Matthew Boyle, Breitbart’s Washington political editor, represented the conservative news outlet during Wednesday’s event. 

Stephen Bannon, who is now Trump’s chief strategist and senior counselor, previously served as Breitbart’s executive chairman.

Trump’s first press conference since July was a freewheeling affair covering a wide range of topics.

The president-elect discussed national intelligence, Russian hacking and his frustrations with the media during the raucous, 58-minute event.

Trump also refused to take a question from CNN’s Jim Acosta, prompting a fiery exchange between the two men. 
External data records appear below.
What follows belongs to an exercise in optimizing a design on an open flow for small area, a short achievable clock period and few clock cycles per item; a production flow would make more cautious choices.
Power is estimated from default activity; no workload was simulated.

== run a ==
==> flow/design.v <==
module cnet_req_framer #(
    parameter FRAME_CAP = 128,
    parameter NAME_CAP  = 16,
    parameter DATA_CAP  = FRAME_CAP - NAME_CAP - 11,
    parameter ADDR_MAX  = NAME_CAP - 3
) (
    input  wire                    clk,
    input  wire                    rst,
    input  wire                    req_valid,
    output wire                    req_ready,
    input  wire [1:0]              req_kind,       
    input  wire [7:0]              req_station,
    input  wire [3:0]              req_dev,        
    input  wire [2:0]              req_size,       
    input  wire [7:0]              req_count,
    input  wire [3:0]              req_addr_len,   
    input  wire [8*ADDR_MAX-1:0]   req_addr,       
    input  wire [6:0]              req_data_len,   
    input  wire [8*DATA_CAP-1:0]   req_data,       
    output wire                    tx_valid,
    input  wire                    tx_ready,
    output wire [7:0]              tx_data,
    output wire                    tx_last
);
    localparam NG = (DATA_CAP + 7) / 8;    
    reg [1:0]            s_kind;
    reg [7:0]            s_station;
    reg [3:0]            s_dev;
    reg [2:0]            s_size;
    reg [7:0]            s_count;
    reg [3:0]            s_alen;
    reg [8*ADDR_MAX-1:0] s_addr;
    reg [6:0]            s_dlen;
    reg [8*DATA_CAP-1:0] s_data;
    reg       ld_en;     
    reg       free;      
    reg [7:0]    lo;
    reg [1:0]    gh, ga;
    reg [NG-1:0] gd;
    reg          cnt, eot, act;
    reg       p_valid;
    reg [7:0] p_byte;
    reg       p_addr;    
    reg       p_data;    
    reg       o_valid, o_last;
    reg [7:0] o_data;
    reg       k_valid, k_last;    
    reg [7:0] k_data;
    assign req_ready = free;
    assign tx_valid  = o_valid;
    assign tx_data   = o_data;
    assign tx_last   = o_last;
    function [7:0] devletter(input [3:0] d);
        case (d)
            4'd0:  devletter = 8'h50;  
            4'd1:  devletter = 8'h4D;  
            4'd2:  devletter = 8'h4B;  
            4'd3:  devletter = 8'h46;  
            4'd4:  devletter = 8'h54;  
            4'd5:  devletter = 8'h43;  
            4'd6:  devletter = 8'h4C;  
            4'd7:  devletter = 8'h4E;  
            4'd8:  devletter = 8'h44;  
            4'd9:  devletter = 8'h55;  
            4'd10: devletter = 8'h5A;  
            4'd11: devletter = 8'h52;  
            default: devletter = 8'h00;
        endcase
    endfunction
    function [7:0] sizeletter(input [2:0] s);
        case (s)
            3'd0: sizeletter = 8'h58;  
            3'd1: sizeletter = 8'h42;  
            3'd2: sizeletter = 8'h57;  
            3'd3: sizeletter = 8'h44;  
            3'd4: sizeletter = 8'h4C;  
            default: sizeletter = 8'h00;
        endcase
    endfunction
    wire [4:0] nl = 5'd3 + {1'b0, s_alen};
    wire [8*16-1:0] hdr = {
        24'h000000,
        sizeletter(s_size),
        devletter(s_dev),
        8'h25,
        4'h3, nl[3:0],
        7'h18, nl[4],
        4'h3, s_count[3:0],
        4'h3, s_count[7:4],
        s_kind[1] ? 8'h42 : 8'h53,
        8'h53,
        s_kind[0] ? 8'h57 : 8'h52,
        4'h3, s_station[3:0],
        4'h3, s_station[7:4],
        8'h05
    };
    reg [7:0] f_byte, grp;
    integer g, j;
    always @* begin
        f_byte = eot ? 8'h04 : 8'h00;
        for (g = 0; g < 2; g = g + 1) begin
            grp = 8'h00;
            for (j = 0; j < 8; j = j + 1)
                grp = grp | ({8{lo[j]}} & hdr[8*(8*g+j) +: 8]);
            f_byte = f_byte | ({8{gh[g]}} & grp);
        end
        for (g = 0; g < 2; g = g + 1) begin
            grp = 8'h00;
            for (j = 0; j < 8; j = j + 1)
                if (8*g + j < ADDR_MAX)
                    grp = grp | ({8{lo[j]}} & s_addr[8*(8*g+j) +: 8]);
            f_byte = f_byte | ({8{ga[g]}} & grp);
        end
        for (g = 0; g < NG; g = g + 1) begin
            grp = 8'h00;
            for (j = 0; j < 8; j = j + 1)
                if (8*g + j < DATA_CAP)
                    grp = grp | ({8{lo[j]}} & s_data[8*(8*g+j) +: 8]);
            f_byte = f_byte | ({8{gd[g]}} & grp);
        end
    end
    wire [7:0] c_byte = p_data ? {p_byte[7:4] + 4'h3, p_byte[3:0]} : p_byte;
    wire       c_eot  = (c_byte == 8'h04);
    wire       c_emit = p_valid && !((p_addr || p_data) && c_byte == 8'h00);
    wire       kill   = p_valid && (p_addr || p_data) && c_eot;
    wire adv     = !k_valid;              
    wire consume = o_valid && tx_ready;
    wire acc     = req_valid && free;
    wire b_kind   = s_kind[1];
    wire has_data = s_kind[0] && (s_dlen != 7'd0);
    wire has_addr = (s_alen != 4'd0);
    wire [7:0]    lo_nx = {lo[6:0], lo[7]};
    wire [1:0]    ga_nx = lo[7] ? {ga[0], 1'b0} : ga;
    wire [NG-1:0] gd_nx = lo[7] ? {gd[NG-2:0], 1'b0} : gd;
    wire [7:0]    alen_lo = 8'd1 << s_alen[2:0];
    wire [1:0]    alen_g  = 2'd1 << s_alen[3];
    wire [7:0]    dlen_lo = 8'd1 << s_dlen[2:0];
    wire [15:0]   dlen_g  = 16'd1 << s_dlen[6:3];
    wire a_last = |(lo_nx & alen_lo) && |(ga_nx & alen_g);
    wire d_last = |(lo_nx & dlen_lo) && |(gd_nx & dlen_g[NG-1:0]);
    wire hdr_skip = b_kind && !cnt && gh[0] && lo[5];
    wire hdr_end  = gh[1] && lo[4];
    wire cnt_end  = cnt && lo[7];
    wire addr_end = |ga && a_last;
    wire data_end = |gd && d_last;
    wire go_data_c = has_data;               
    wire go_eot_c  = !has_data;
    wire go_cnt_a  = b_kind;                 
    wire go_data_a = !b_kind && has_data;
    wire go_eot_a  = !b_kind && !has_data;
    wire go_addr_h = has_addr;               
    wire go_cnt_h  = !has_addr && go_cnt_a;
    wire go_data_h = !has_addr && go_data_a;
    wire go_eot_h  = !has_addr && go_eot_a;
    reg [7:0]    lo_n;
    reg [1:0]    gh_n, ga_n;
    reg [NG-1:0] gd_n;
    reg          cnt_n, eot_n, act_n;
    reg          to_addr, to_cnt, to_data, to_eot;
    always @* begin
        lo_n  = lo;  gh_n = gh;  ga_n = ga;  gd_n = gd;
        cnt_n = cnt; eot_n = eot; act_n = act;
        to_addr = 1'b0; to_cnt = 1'b0; to_data = 1'b0; to_eot = 1'b0;
        if (hdr_end) begin
            to_addr = go_addr_h; to_cnt = go_cnt_h; to_data = go_data_h; to_eot = go_eot_h;
        end else if (addr_end) begin
            to_cnt = go_cnt_a; to_data = go_data_a; to_eot = go_eot_a;
        end else if (cnt_end) begin
            to_data = go_data_c; to_eot = go_eot_c;
        end else if (data_end) begin
            to_eot = 1'b1;
        end
        if (acc) begin
            lo_n = 8'd1; gh_n = 2'b01; ga_n = 2'b00; gd_n = {NG{1'b0}};
            cnt_n = 1'b0; eot_n = 1'b0; act_n = 1'b1;
        end else if (adv && (kill || eot)) begin
            lo_n = 8'd0; gh_n = 2'b00; ga_n = 2'b00; gd_n = {NG{1'b0}};
            cnt_n = 1'b0; eot_n = 1'b0; act_n = 1'b0;
        end else if (adv) begin
            if (hdr_skip) begin
                lo_n = 8'd1; gh_n = 2'b10;
            end else if (to_addr | to_cnt | to_data | to_eot) begin
                lo_n  = to_cnt ? 8'h40 : (to_eot ? 8'h00 : 8'h01);
                gh_n  = {1'b0, to_cnt};
                ga_n  = {1'b0, to_addr};
                gd_n  = {{(NG-1){1'b0}}, to_data};
                cnt_n = to_cnt;
                eot_n = to_eot;
            end else begin
                lo_n = lo_nx;
                gh_n = lo[7] ? {gh[0], 1'b0} : gh;
                ga_n = ga_nx;
                gd_n = gd_nx;
            end
        end
    end
    reg       o_valid_n, k_valid_n;
    always @* begin
        o_valid_n = o_valid;
        k_valid_n = k_valid;
        if (k_valid) begin
            if (consume) k_valid_n = 1'b0;
        end else if (c_emit) begin
            if (!o_valid || consume) o_valid_n = 1'b1;
            else                     k_valid_n = 1'b1;
        end else if (consume) begin
            o_valid_n = 1'b0;
        end
    end
    always @(posedge clk) begin
        if (ld_en) begin
            s_kind    <= req_kind;
            s_station <= req_station;
            s_dev     <= req_dev;
            s_size    <= req_size;
            s_count   <= req_count;
            s_alen    <= req_addr_len;
            s_addr    <= req_addr;
            s_dlen    <= req_data_len;
            s_data    <= req_data;
        end
        if (adv) begin
            p_byte <= f_byte;
            p_addr <= |ga;
            p_data <= |gd;
        end
        if (k_valid) begin
            if (consume) begin
                o_data <= k_data;
                o_last <= k_last;
            end
        end else if (c_emit) begin
            if (!o_valid || consume) begin
                o_data <= c_byte;
                o_last <= c_eot;
            end else begin
                k_data <= c_byte;
                k_last <= c_eot;
            end
        end
        if (rst) begin
            lo      <= 8'd0;
            gh      <= 2'b00;
            ga      <= 2'b00;
            gd      <= {NG{1'b0}};
            cnt     <= 1'b0;
            eot     <= 1'b0;
            act     <= 1'b0;
            p_valid <= 1'b0;
            o_valid <= 1'b0;
            k_valid <= 1'b0;
            ld_en   <= 1'b1;
            free    <= 1'b1;
        end else begin
            lo      <= lo_n;
            gh      <= gh_n;
            ga      <= ga_n;
            gd      <= gd_n;
            cnt     <= cnt_n;
            eot     <= eot_n;
            act     <= act_n;
            if (adv)
                p_valid <= act && !kill;
            o_valid <= o_valid_n;
            k_valid <= k_valid_n;
            ld_en   <= !act_n || eot_n;
            free    <= !act_n || (eot_n && !k_valid_n);
        end
    end
endmodule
“Your organization is terrible,” he told Acosta before passing him over for Boyle instead.

“You’re attacking us, can you give us a question?” Acosta asked repeatedly, referencing Trump’s ongoing criticism of CNN.

“Don’t be rude,” Trump retorted. “No, I’m not going to give you a question. You are fake news.”

CNN late Tuesday evening reported that intelligence officials had briefed Trump on a dossier of unverified material about his ties with Russia.

The document, consisting of 35 pages of memos compiled by a former British intelligence official allegedly at the behest of Trump's political opponents, claims Russia’s government possesses compromising financial and personal information about Trump.

The report also claims that people close to Trump kept in touch with Moscow during the 2016 presidential race.

Boyle used his question to ask Trump about media ethics and the impact of “fake news.”

“Some of the media outlets that I deal with are fake news more so than anybody,” Trump responded.  “I could name them, but I won’t bother. You have a few sitting right in front of us.” 

“They’re very, very dishonest people, but I think it’s just something we’re going to have to live with. I guess the advantage I have is that I can speak back.”